> [TASK STATEMENT] Your response should consist of the data that follows, repeated in full without alteration.

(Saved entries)
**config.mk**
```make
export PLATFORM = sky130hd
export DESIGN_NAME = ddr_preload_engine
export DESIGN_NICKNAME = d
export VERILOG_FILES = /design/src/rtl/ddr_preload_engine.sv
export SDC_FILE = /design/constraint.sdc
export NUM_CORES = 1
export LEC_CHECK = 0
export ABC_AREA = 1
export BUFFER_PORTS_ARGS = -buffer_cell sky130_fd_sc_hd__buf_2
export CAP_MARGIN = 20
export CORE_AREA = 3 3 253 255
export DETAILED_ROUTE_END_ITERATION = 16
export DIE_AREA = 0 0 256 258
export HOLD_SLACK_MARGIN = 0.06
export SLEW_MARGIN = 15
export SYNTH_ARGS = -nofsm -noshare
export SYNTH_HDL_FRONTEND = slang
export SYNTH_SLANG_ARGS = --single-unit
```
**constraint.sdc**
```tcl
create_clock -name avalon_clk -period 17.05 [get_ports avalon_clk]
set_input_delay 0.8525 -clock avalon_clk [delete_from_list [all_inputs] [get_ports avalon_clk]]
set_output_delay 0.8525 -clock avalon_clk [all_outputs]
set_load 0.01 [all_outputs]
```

> [YOUR SOLUTION]
**config.mk**
```make
export PLATFORM = sky130hd
export DESIGN_NAME = ddr_preload_engine
export DESIGN_NICKNAME = d
export VERILOG_FILES = /design/src/rtl/ddr_preload_engine.sv
export SDC_FILE = /design/constraint.sdc
export NUM_CORES = 1
export LEC_CHECK = 0
export ABC_AREA = 1
export BUFFER_PORTS_ARGS = -buffer_cell sky130_fd_sc_hd__buf_2
export CAP_MARGIN = 20
export CORE_AREA = 3 3 253 255
export DETAILED_ROUTE_END_ITERATION = 16
export DIE_AREA = 0 0 256 258
export HOLD_SLACK_MARGIN = 0.06
export SLEW_MARGIN = 15
export SYNTH_ARGS = -nofsm -noshare
export SYNTH_HDL_FRONTEND = slang
export SYNTH_SLANG_ARGS = --single-unit
```
**constraint.sdc**
```tcl
create_clock -name avalon_clk -period 17.05 [get_ports avalon_clk]
set_input_delay 0.8525 -clock avalon_clk [delete_from_list [all_inputs] [get_ports avalon_clk]]
set_output_delay 0.8525 -clock avalon_clk [all_outputs]
set_load 0.01 [all_outputs]
```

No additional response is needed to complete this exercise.